• **Task item**
What lines of the data below hold the string "master"? Copy each one out.

• **Records shown**
### config.mk
export PLATFORM = sky130hd
export DESIGN_NAME = alarm_mode_ctrl_flat
export DESIGN_NICKNAME = d
export VERILOG_FILES = /design/src/rtl/alarm_mode_ctrl_if.sv /design/src/rtl/alarm_mode_ctrl.sv /design/src/flat_wrapper.sv
export SDC_FILE = /design/constraint.sdc
export NUM_CORES = 1
export LEC_CHECK = 0
export ABC_AREA = 1
export CAP_MARGIN = 20
export CORE_MARGIN = 2
export CORE_UTILIZATION = 40
export DETAILED_ROUTE_END_ITERATION = 6
export PLACE_DENSITY = 0.67
export SKIP_LAST_GASP = 1
export SLEW_MARGIN = 20
export SYNTH_ARGS = -nofsm -noshare
export SYNTH_HDL_FRONTEND = slang
export SYNTH_SLANG_ARGS = --single-unit
export TNS_END_PERCENT = 50
### constraint.sdc
create_clock -name clk -period 3.2 [get_ports clk]
set_input_delay 0.96 -clock clk [delete_from_list [all_inputs] [get_ports clk]]
set_output_delay 0.96 -clock clk [all_outputs]
set_load 0.01 [all_outputs]
### src/rtl/alarm_mode_ctrl_if.sv
// Signal bundle between alarm_mode_ctrl and the debouncers/datapaths around it.
// master = surrounding system, slave = the mode controller.
interface alarm_mode_ctrl_if #(
    parameter int NUM_ALARMS = 4,
    parameter int DIGITS     = 4,
    parameter int LED_W      = 16
);
    localparam int IDX_W = (NUM_ALARMS > 1) ? $clog2(NUM_ALARMS) : 1;

    logic                           tick_1hz;
    logic [3:0]                     sw;
    logic                           btn_ack;
    logic                           btn_snooze;
    logic [4*DIGITS-1:0]            cur_time;
    logic [NUM_ALARMS*4*DIGITS-1:0] alarm_time;
    logic [NUM_ALARMS-1:0]          alarm_en;
    logic [2:0]                     cursor;
    logic [3:0]                     random_led;
    logic                           game_led_off;
    logic                           game_done;

    logic                           en_time_set;
    logic                           en_alarm_set;
    logic                           en_stopwatch;
    logic                           en_alarm_on;
    logic                           en_game;
    logic [IDX_W-1:0]               ring_idx;
    logic [NUM_ALARMS-1:0]          missed;
    logic [LED_W-1:0]               led;
    logic [DIGITS-1:0]              blink_state;

    modport master (
        output tick_1hz, sw, btn_ack, btn_snooze, cur_time, alarm_time, alarm_en,
               cursor, random_led, game_led_off, game_done,
        input  en_time_set, en_alarm_set, en_stopwatch, en_alarm_on, en_game,
               ring_idx, missed, led, blink_state
    );

    modport slave (
        input  tick_1hz, sw, btn_ack, btn_snooze, cur_time, alarm_time, alarm_en,
               cursor, random_led, game_led_off, game_done,
        output en_time_set, en_alarm_set, en_stopwatch, en_alarm_on, en_game,
               ring_idx, missed, led, blink_state
    );
endinterface

### src/rtl/alarm_mode_ctrl.sv
// User-mode arbiter with NUM_ALARMS alarm slots, ring timeout and heartbeat LED.
// Define ALARM_SNOOZE_EN to build the snooze state and its countdown.
module alarm_mode_ctrl #(
    parameter int NUM_ALARMS   = 4,
    parameter int DIGITS       = 4,
    parameter int LED_W        = 16,
    parameter int BLINK_DIV    = 50_000_000,
    parameter int RING_TIMEOUT = 60,
    parameter int SNOOZE_SEC   = 300
) (
    input logic              clk,
    input logic              reset,
    alarm_mode_ctrl_if.slave bus
);
    localparam int IDX_W = (NUM_ALARMS > 1) ? $clog2(NUM_ALARMS) : 1;
    localparam int TW    = 4 * DIGITS;
    localparam int LW1   = LED_W - 1;
    localparam int BD_W  = $clog2(BLINK_DIV + 1);
    localparam int RC_W  = $clog2(RING_TIMEOUT + 1);

`ifdef ALARM_SNOOZE_EN
    localparam int SC_W = $clog2(SNOOZE_SEC + 1);
    typedef enum logic [2:0] {IDLE, TSET, ASET, SWATCH, ARMED, RING, SNOOZE, GAME} state_t;
    logic [SC_W-1:0] snz_q, snz_nx;
`else
    typedef enum logic [2:0] {IDLE, TSET, ASET, SWATCH, ARMED, RING, GAME} state_t;
    logic unused_snooze;
    assign unused_snooze = bus.btn_snooze;
`endif

    state_t                state_q, state_nx, back;
    logic [NUM_ALARMS-1:0] match, match_q, rise, en_q, missed_q, missed_nx;
    logic                  hit, timeout, alarm_on;
    logic [IDX_W-1:0]      hit_idx, idx_q, idx_nx;
    logic [RC_W-1:0]       ring_cnt_q, ring_cnt_nx;
    logic [BD_W-1:0]       blink_cnt;
    logic                  hb_q, hb_nx, blink_wrap;
    logic [LW1-1:0]        led_lo;
    logic [DIGITS-1:0]     blink_nx, cur_mask;

    always_comb begin
        match = '0;
        for (int unsigned i = 0; i < NUM_ALARMS; i++)
            match[i] = bus.alarm_en[i] && (bus.alarm_time[i*TW +: TW] == bus.cur_time);
    end

    // Edge detect against last cycle's match; history updates in every state.
    assign rise = match & ~match_q;

    always_comb begin
        hit     = 1'b0;
        hit_idx = '0;
        for (int unsigned i = 0; i < NUM_ALARMS; i++) begin
            if (rise[i] && !hit) begin
                hit     = 1'b1;
                hit_idx = IDX_W'(i);
            end
        end
    end

    assign blink_wrap = (blink_cnt == BD_W'(BLINK_DIV - 1));
    assign hb_nx      = hb_q ^ blink_wrap;

    always_comb begin
        state_nx    = state_q;
        idx_nx      = idx_q;
        ring_cnt_nx = ring_cnt_q;
        timeout     = 1'b0;
        back        = bus.sw[3] ? ARMED : IDLE;
`ifdef ALARM_SNOOZE_EN
        snz_nx      = snz_q;
`endif
        case (state_q)
            IDLE: begin
                if      (bus.sw[0]) state_nx = TSET;
                else if (bus.sw[1]) state_nx = ASET;
                else if (bus.sw[2]) state_nx = SWATCH;
                else if (bus.sw[3]) state_nx = ARMED;
            end
            TSET:   if (!bus.sw[0]) state_nx = back;
            ASET:   if (!bus.sw[1]) state_nx = back;
            SWATCH: if (!bus.sw[2]) state_nx = back;
            ARMED: begin
                if (!bus.sw[3]) state_nx = IDLE;
                else if (hit) begin
                    state_nx    = RING;
                    idx_nx      = hit_idx;
                    ring_cnt_nx = '0;
                end
            end
            RING: begin
                if (bus.btn_ack) state_nx = GAME;
`ifdef ALARM_SNOOZE_EN
                else if (bus.btn_snooze) begin
                    state_nx = SNOOZE;
                    snz_nx   = SC_W'(SNOOZE_SEC);
                end
`endif
                else if (bus.tick_1hz) begin
                    if (ring_cnt_q == RC_W'(RING_TIMEOUT - 1)) begin
                        timeout  = 1'b1;
                        state_nx = back;
                    end else begin
                        ring_cnt_nx = ring_cnt_q + RC_W'(1);
                    end
                end
            end
`ifdef ALARM_SNOOZE_EN
            SNOOZE: begin
                if (!bus.sw[3]) state_nx = IDLE;
                else if (snz_q == '0 || (bus.tick_1hz && snz_q == SC_W'(1))) begin
                    state_nx    = RING;
                    ring_cnt_nx = '0;
                end else if (bus.tick_1hz) begin
                    snz_nx = snz_q - SC_W'(1);
                end
            end
`endif
            GAME:    if (bus.game_done) state_nx = back;
            default: state_nx = IDLE;
        endcase
    end

    // A disable falling edge clears the flag even if a timeout sets it the same cycle.
    always_comb begin
        for (int unsigned i = 0; i < NUM_ALARMS; i++)
            missed_nx[i] = (missed_q[i] || (timeout && idx_q == IDX_W'(i)))
                           && !(en_q[i] && !bus.alarm_en[i]);
    end

    always_comb begin
        led_lo   = '0;
        blink_nx = '0;
        cur_mask = '0;
        if (bus.cursor != 3'd0 && int'(bus.cursor) <= DIGITS)
            cur_mask = DIGITS'(1) << (bus.cursor - 3'd1);
        case (state_nx)
            TSET:   begin led_lo[0] = 1'b1; blink_nx = cur_mask; end
            ASET:   begin led_lo[1] = 1'b1; blink_nx = cur_mask; end
            SWATCH: led_lo[2] = 1'b1;
            RING:   begin led_lo = hb_nx ? '0 : '1; blink_nx = '1; end
            GAME:   if (int'(bus.random_led) < LW1 && !bus.game_led_off)
                        led_lo = LW1'(1) << bus.random_led;
            default: ;
        endcase
        alarm_on = (state_nx == ARMED) || (state_nx == RING);
`ifdef ALARM_SNOOZE_EN
        alarm_on = alarm_on || (state_nx == SNOOZE);
`endif
    end

    always_ff @(posedge clk or posedge reset) begin
        if (reset) begin
            state_q          <= IDLE;
            match_q          <= '0;
            en_q             <= '0;
            missed_q         <= '0;
            idx_q            <= '0;
            ring_cnt_q       <= '0;
            blink_cnt        <= '0;
            hb_q             <= 1'b0;
`ifdef ALARM_SNOOZE_EN
            snz_q            <= '0;
`endif
            bus.en_time_set  <= 1'b0;
            bus.en_alarm_set <= 1'b0;
            bus.en_stopwatch <= 1'b0;
            bus.en_alarm_on  <= 1'b0;
            bus.en_game      <= 1'b0;
            bus.led          <= '0;
            bus.blink_state  <= '0;
        end else begin
            state_q          <= state_nx;
            match_q          <= match;
            en_q             <= bus.alarm_en;
            missed_q         <= missed_nx;
            idx_q            <= idx_nx;
            ring_cnt_q       <= ring_cnt_nx;
            blink_cnt        <= blink_wrap ? '0 : blink_cnt + BD_W'(1);
            hb_q             <= hb_nx;
`ifdef ALARM_SNOOZE_EN
            snz_q            <= snz_nx;
`endif
            bus.en_time_set  <= (state_nx == TSET);
            bus.en_alarm_set <= (state_nx == ASET);
            bus.en_stopwatch <= (state_nx == SWATCH);
            bus.en_alarm_on  <= alarm_on;
            bus.en_game      <= (state_nx == GAME);
            bus.led          <= {hb_nx, led_lo};
            bus.blink_state  <= blink_nx;
        end
    end

    assign bus.ring_idx = idx_q;
    assign bus.missed   = missed_q;
endmodule

### src/flat_wrapper.sv
// flat-port wrapper written by rule: the top's interface ports become plain ports
module alarm_mode_ctrl_flat 
#(
    parameter int NUM_ALARMS   = 4,
    parameter int DIGITS       = 4,
    parameter int LED_W        = 16,
    parameter int BLINK_DIV    = 50_000_000,
    parameter int RING_TIMEOUT = 60,
    parameter int SNOOZE_SEC   = 300
)
  (clk, reset, bus_tick_1hz, bus_sw, bus_btn_ack, bus_btn_snooze, bus_cur_time, bus_alarm_time, bus_alarm_en, bus_cursor, bus_random_led, bus_game_led_off, bus_game_done, bus_en_time_set, bus_en_alarm_set, bus_en_stopwatch, bus_en_alarm_on, bus_en_game, bus_ring_idx, bus_missed, bus_led, bus_blink_state);
  alarm_mode_ctrl_if #(.NUM_ALARMS(NUM_ALARMS), .DIGITS(DIGITS), .LED_W(LED_W)) bus_i ();
  input logic clk;
  input logic reset;
  input wire logic [$bits(bus_i.tick_1hz)-1:0] bus_tick_1hz;
  input wire logic [$bits(bus_i.sw)-1:0] bus_sw;
  input wire logic [$bits(bus_i.btn_ack)-1:0] bus_btn_ack;
  input wire logic [$bits(bus_i.btn_snooze)-1:0] bus_btn_snooze;
  input wire logic [$bits(bus_i.cur_time)-1:0] bus_cur_time;
  input wire logic [$bits(bus_i.alarm_time)-1:0] bus_alarm_time;
  input wire logic [$bits(bus_i.alarm_en)-1:0] bus_alarm_en;
  input wire logic [$bits(bus_i.cursor)-1:0] bus_cursor;
  input wire logic [$bits(bus_i.random_led)-1:0] bus_random_led;
  input wire logic [$bits(bus_i.game_led_off)-1:0] bus_game_led_off;
  input wire logic [$bits(bus_i.game_done)-1:0] bus_game_done;
  output wire logic [$bits(bus_i.en_time_set)-1:0] bus_en_time_set;
  output wire logic [$bits(bus_i.en_alarm_set)-1:0] bus_en_alarm_set;
  output wire logic [$bits(bus_i.en_stopwatch)-1:0] bus_en_stopwatch;
  output wire logic [$bits(bus_i.en_alarm_on)-1:0] bus_en_alarm_on;
  output wire logic [$bits(bus_i.en_game)-1:0] bus_en_game;
  output wire logic [$bits(bus_i.ring_idx)-1:0] bus_ring_idx;
  output wire logic [$bits(bus_i.missed)-1:0] bus_missed;
  output wire logic [$bits(bus_i.led)-1:0] bus_led;
  output wire logic [$bits(bus_i.blink_state)-1:0] bus_blink_state;
  assign bus_i.tick_1hz = bus_tick_1hz;
  assign bus_i.sw = bus_sw;
  assign bus_i.btn_ack = bus_btn_ack;
  assign bus_i.btn_snooze = bus_btn_snooze;
  assign bus_i.cur_time = bus_cur_time;
  assign bus_i.alarm_time = bus_alarm_time;
  assign bus_i.alarm_en = bus_alarm_en;
  assign bus_i.cursor = bus_cursor;
  assign bus_i.random_led = bus_random_led;
  assign bus_i.game_led_off = bus_game_led_off;
  assign bus_i.game_done = bus_game_done;
  assign bus_en_time_set = bus_i.en_time_set;
  assign bus_en_alarm_set = bus_i.en_alarm_set;
  assign bus_en_stopwatch = bus_i.en_stopwatch;
  assign bus_en_alarm_on = bus_i.en_alarm_on;
  assign bus_en_game = bus_i.en_game;
  assign bus_ring_idx = bus_i.ring_idx;
  assign bus_missed = bus_i.missed;
  assign bus_led = bus_i.led;
  assign bus_blink_state = bus_i.blink_state;
  alarm_mode_ctrl #(.NUM_ALARMS(NUM_ALARMS), .DIGITS(DIGITS), .LED_W(LED_W), .BLINK_DIV(BLINK_DIV), .RING_TIMEOUT(RING_TIMEOUT), .SNOOZE_SEC(SNOOZE_SEC)) u_core (.clk(clk), .reset(reset), .bus(bus_i));
endmodule
==> flow_metrics.tcl, run 1 <==
set metrics [dict create \
    clockPowerShare 0.307 \
    syn_avg_cell_area_um2 6.60 \
    cap_violations 0 \
    die_w_um 118 \
    synthTopCellsByArea "dfrtp_1 (36%), nand2_1 (17%), inv_1 (10%)" \
    crit_fanout 15 \
    finalSetupViolCount 0 \
    syn_area_mm2 0.00522 \
    antennaDiodeCount 0 \
    io_pins 133 \
    fin_util 0.576 \
    min_to "u_core.bus.missed[1]" \
    synth_top_area_cell "dfrtp_1" \
    synth_ff_type "dfrtp_1" \
    post-cts-setup-buffers 0 \
    portBuffers 131 \
    nFillCells 1247 \
    hold_path_depth 1 \
    synth-compound-area-share 0.0770 \
    power.density_mw_per_mm2 471 \
    synth_warnings 0 \
    htreeDepth 3 \
    swShare 0.309 \
    drt_iter0_drc 364 \
    track_usage 0.228 \
    synth_top_family_by_area "simple AND/OR/NAND/NOR gates" \
    synth_async_sr_flop_share 1.00 \
    worstPathRequired_ps 3450 \
    clkLatencyLatePin_ps 330 \
    yosysSeqAreaShare 0.355 \
    layout_common_cells "nand2_1 (231), inv_1 (140), clkdlybuf4s50_1 (131), nor2_1 (108), dfrtp_1 (74)" \
    coreArea_mm2 0.0127 \
    via_per_inst 4.79 \
    die_area_mm2 0.0140 \
    routabilityCongestion 0.935 \
    seqPwrFrac 0.342 \
    maxSlewViolCount 0 \
    cts_sinks 74 \
    clock_skew_ps 4.89 \
    clockRootBuffer "clkbuf_16" \
    maxClockFrequency_ghz 0.340 \
    synth_seq_cells 74 \
    synth_edf_count 0 \
    hold_class "flip-flop to flip-flop" \
    cts_resized 0 \
    cp_data_arrival_time_ps 3190 \
    synthMuxAreaShare 0 \
    r2r_cells 16 \
    start_util 0.412 \
    irDropWorstVdd_v 0.000383 \
    ys_types 47 \
    synth_fa_ha_area_frac 0.00720 \
    fin_crit_sh 0.919 \
    min_from "u_core.en_q[1]" \
    holdWs_ps 441 \
    grt_max_degree 34 \
    finalHoldViolCount 0 \
    cts_tree "built" \
    outcome "finished clean" \
    dpl.hpwl_um 12800 \
    start_kind "input port" \
    p_leak_uw 0.00382 \
    relSlewSlack 0.531 \
    path_class "input port to flip-flop" \
    cts-buffers-inserted 9 \
    reg2reg_slack_ps 940 \
    die_h_um 118 \
    yosys.area.top_type_share 0.355 \
    antenna_found_initial 0 \
    final_common_cell "nand2_1" \
    first_pass_iters 6 \
    critical_path.endpoint_type "flip-flop" \
    routed_wirelength_um 15200 \
    synthSimpleGateAreaFrac 0.407 \
    synth.net_count 895 \
    p_int_uw 2380 \
    synthXorXnorAreaFrac 0.0367 \
    layout-drive-gt1-share 0.0990 \
    nets 1072 \
    drc 0 \
    vias 5474 \
    tightest_slew_ps 697 \
    cts_hold_buf 0 \
    area_growth_pct 40.1 \
    min_period_ps 2940 \
    combPwrFrac 0.350 \
    r2r-start "u_core.blink_cnt[0]" \
    wl_per_cell_um 13.3 \
    grt_pass1_vias 5372 \
    rr_endpoint "u_core.blink_cnt[24]" \
    synthCells 790 \
    switchingPower_uw 1060 \
    cts.clk_slew.worst_paths_ps 50 \
    grt_overflow 0 \
    cts_max_path_buffers 2 \
    grt_first_pass_wirelength_um 25400 \
    ant_nets 0 \
    std_cell_rows 41 \
    rsz0062_at_grt "no" \
]
[critical path, stage by stage]
cell and delay (ps):
clkdlybuf4s50_1 570, inv_1 150, nand2_1 110, nand2_1 50, nor2_1 90, nand2_1 60
nor2_1 130, nand4_1 190, nand2_1 200, o21ai_4 80, nand2_4 90, nand3_4 70
or2_4 330, o21ai_0 100
[final cells by class]
cell class,count,area [um2],share of cell area
clock inverters,3,65.1,0.00891
clock buffers,11,243,0.0332
well taps,172,215,0.0295
inverters,152,572,0.0783
flip-flops and latches,74,1850,0.254
repair buffers,170,1600,0.220
multi-input cells,560,2750,0.377
[Yosys cell counts, types with 2 or more instances]
cell type,number
a211oi_1,3
a21o_1,2
a21oi_1,15
a22oi_1,4
a31oi_1,3
and3_1,4
buf_4,2
dfrtp_1,74
ha_1,3
inv_1,141
inv_2,11
nand2_1,231
nand2_2,4
nand3_1,39
nand3_2,3
nand3b_1,7
nand4_1,32
nor2_1,108
nor2_2,3
nor2_4,3
nor3_1,16
nor3b_1,3
nor4_1,6
o211ai_1,3
o21ai_0,22
o21ai_1,2
o21ai_2,4
or2_2,5
xnor2_1,8
xor2_1,12
[logic make-up (layout without fill, tap and decap cells)]
kind of cell | Yosys count | in the layout
and+or+nand+nor | 472 | 472
buffers and inverters | 156 | 336
DFF | 74 | 74
AOI/OAI and AO/OA | 64 | 64
xor gates and xnor gates | 21 | 21
adders and majority gates | 3 | 3
[per-layer routing]
metal,GRT usage,vias up,part of all wire
met5,0,-,0
met4,0.0580,0,0.015
met3,0.0434,19,0.059
met2,0.365,142,0.46
met1,0.316,2470,0.46
li1,-,2843,-
[flip-flops by register name, indices dropped and copies added, names as in the netlist, 2 cells and up]
register / flops
u_core.bus.blink_state: 4
u_core.match_q: 4
u_core.ring_cnt_q: 6
u_core.blink_cnt: 26
u_core.bus.missed: 4
u_core.bus.ring_idx: 2
u_core.bus.led: 16
u_core.en_q: 4
u_core.state_q: 3
[per-stage QoR]
stage | setup WS [ps] | setup TNS (ps) | cell area (um2) | total power, uW | cells
2_1_floorplan | 358 | 0 | 5220 | 1820 | 790
3_3_place_gp | -43.9 | -270 | 7000 | 2400 | 1128
3_5_place_dp | -46.8 | -293 | 7000 | 2410 | 1128
4_1_cts | 315 | 0 | 7300 | 3490 | 1142
5_1_grt | 47.3 | 0 | 7300 | 3660 | 1142
6_report | 260 | 0 | 7300 | 3440 | 1142
[power groups by stage]
stage          registers, uW  logic (uW)  clock network [uW]
6_report                1180        1210                1060
5_1_grt                 1190        1350                1120
4_1_cts                 1180        1220                1090
3_5_place_dp            1190        1210                   0
3_3_place_gp            1190        1200                   0
2_1_floorplan           1250         571                   0
[worst max path at each step]
| stage | slack [ps] | startpoint | end | depth (start not counted) |
|---|---|---|---|---|
| 2_1_floorplan | 360 | reset | u_core.blink_cnt[0] | 1 |
| 3_3_place_gp | -40 | bus_cur_time[5] | u_core.bus.led[5] | 14 |
| 3_5_place_dp | -50 | bus_cur_time[5] | u_core.bus.led[4] | 14 |
| 4_1_cts | 320 | bus_cur_time[5] | u_core.bus.led[4] | 14 |
| 5_1_grt | 50 | bus_cur_time[5] | u_core.bus.led[5] | 14 |
| 6_report | 260 | bus_cur_time[5] | u_core.bus.led[14] | 14 |
Power figures use the tool's default switching activity.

• **Solution below**
// master = surrounding system, slave = the mode controller.
    modport master (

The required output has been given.